Give every line of the listing back, exactly as written.

──────── Data shown

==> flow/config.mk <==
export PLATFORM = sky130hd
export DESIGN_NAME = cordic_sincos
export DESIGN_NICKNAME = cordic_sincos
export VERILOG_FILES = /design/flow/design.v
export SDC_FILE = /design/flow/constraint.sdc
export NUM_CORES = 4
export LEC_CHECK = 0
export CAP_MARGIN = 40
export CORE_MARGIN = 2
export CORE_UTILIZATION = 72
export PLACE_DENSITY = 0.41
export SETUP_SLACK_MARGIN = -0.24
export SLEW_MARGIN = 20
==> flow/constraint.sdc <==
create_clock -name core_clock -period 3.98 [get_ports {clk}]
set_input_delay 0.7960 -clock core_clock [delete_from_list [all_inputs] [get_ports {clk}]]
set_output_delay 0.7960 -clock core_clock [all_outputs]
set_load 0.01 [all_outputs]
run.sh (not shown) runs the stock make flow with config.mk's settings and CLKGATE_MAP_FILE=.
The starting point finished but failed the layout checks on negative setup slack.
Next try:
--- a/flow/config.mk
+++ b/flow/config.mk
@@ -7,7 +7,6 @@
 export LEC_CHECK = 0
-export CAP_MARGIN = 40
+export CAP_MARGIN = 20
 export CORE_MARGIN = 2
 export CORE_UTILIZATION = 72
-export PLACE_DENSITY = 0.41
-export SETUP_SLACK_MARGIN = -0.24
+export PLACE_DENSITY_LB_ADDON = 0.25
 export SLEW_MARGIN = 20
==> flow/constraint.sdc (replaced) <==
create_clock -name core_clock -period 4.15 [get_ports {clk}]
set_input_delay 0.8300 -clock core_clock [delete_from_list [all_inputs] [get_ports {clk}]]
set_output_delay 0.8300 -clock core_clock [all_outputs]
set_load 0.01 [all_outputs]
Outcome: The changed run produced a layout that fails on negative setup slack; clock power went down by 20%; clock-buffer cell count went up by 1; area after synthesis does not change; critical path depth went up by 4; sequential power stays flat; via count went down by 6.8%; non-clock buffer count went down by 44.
==> flow/run.sh <==
#!/bin/bash
# the make line also repeats each setting of config.mk as NAME=value (left out here)
make -C /OpenROAD-flow-scripts/flow DESIGN_CONFIG=/design/flow/config.mk WORK_HOME=/design/flow/orfs CLKGATE_MAP_FILE= finish
==> flow/config.mk <==
export PLATFORM = sky130hd
export DESIGN_NAME = SNN
export DESIGN_NICKNAME = SNN
export VERILOG_FILES = /design/flow/design.v
export SDC_FILE = /design/flow/constraint.sdc
export NUM_CORES = 4
export LEC_CHECK = 0
export CAP_MARGIN = 20
export CORE_MARGIN = 2
export CORE_UTILIZATION = 70
export SETUP_SLACK_MARGIN = 0.55
export SLEW_MARGIN = 20
==> flow/constraint.sdc <==
create_clock -name core_clock -period 17.1 [get_ports {clk}]
set_input_delay 3.4200 -clock core_clock [delete_from_list [all_inputs] [get_ports {clk}]]
set_output_delay 3.4200 -clock core_clock [all_outputs]
set_load 0.01 [all_outputs]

────────────────

**Exercise output**
==> flow/config.mk <==
export PLATFORM = sky130hd
export DESIGN_NAME = cordic_sincos
export DESIGN_NICKNAME = cordic_sincos
export VERILOG_FILES = /design/flow/design.v
export SDC_FILE = /design/flow/constraint.sdc
export NUM_CORES = 4
export LEC_CHECK = 0
export CAP_MARGIN = 40
export CORE_MARGIN = 2
export CORE_UTILIZATION = 72
export PLACE_DENSITY = 0.41
export SETUP_SLACK_MARGIN = -0.24
export SLEW_MARGIN = 20
==> flow/constraint.sdc <==
create_clock -name core_clock -period 3.98 [get_ports {clk}]
set_input_delay 0.7960 -clock core_clock [delete_from_list [all_inputs] [get_ports {clk}]]
set_output_delay 0.7960 -clock core_clock [all_outputs]
set_load 0.01 [all_outputs]
run.sh (not shown) runs the stock make flow with config.mk's settings and CLKGATE_MAP_FILE=.
The starting point finished but failed the layout checks on negative setup slack.
Next try:
--- a/flow/config.mk
+++ b/flow/config.mk
@@ -7,7 +7,6 @@
 export LEC_CHECK = 0
-export CAP_MARGIN = 40
+export CAP_MARGIN = 20
 export CORE_MARGIN = 2
 export CORE_UTILIZATION = 72
-export PLACE_DENSITY = 0.41
-export SETUP_SLACK_MARGIN = -0.24
+export PLACE_DENSITY_LB_ADDON = 0.25
 export SLEW_MARGIN = 20
==> flow/constraint.sdc (replaced) <==
create_clock -name core_clock -period 4.15 [get_ports {clk}]
set_input_delay 0.8300 -clock core_clock [delete_from_list [all_inputs] [get_ports {clk}]]
set_output_delay 0.8300 -clock core_clock [all_outputs]
set_load 0.01 [all_outputs]
Outcome: The changed run produced a layout that fails on negative setup slack; clock power went down by 20%; clock-buffer cell count went up by 1; area after synthesis does not change; critical path depth went up by 4; sequential power stays flat; via count went down by 6.8%; non-clock buffer count went down by 44.
==> flow/run.sh <==
#!/bin/bash
# the make line also repeats each setting of config.mk as NAME=value (left out here)
make -C /OpenROAD-flow-scripts/flow DESIGN_CONFIG=/design/flow/config.mk WORK_HOME=/design/flow/orfs CLKGATE_MAP_FILE= finish
==> flow/config.mk <==
export PLATFORM = sky130hd
export DESIGN_NAME = SNN
export DESIGN_NICKNAME = SNN
export VERILOG_FILES = /design/flow/design.v
export SDC_FILE = /design/flow/constraint.sdc
export NUM_CORES = 4
export LEC_CHECK = 0
export CAP_MARGIN = 20
export CORE_MARGIN = 2
export CORE_UTILIZATION = 70
export SETUP_SLACK_MARGIN = 0.55
export SLEW_MARGIN = 20
==> flow/constraint.sdc <==
create_clock -name core_clock -period 17.1 [get_ports {clk}]
set_input_delay 3.4200 -clock core_clock [delete_from_list [all_inputs] [get_ports {clk}]]
set_output_delay 3.4200 -clock core_clock [all_outputs]
set_load 0.01 [all_outputs]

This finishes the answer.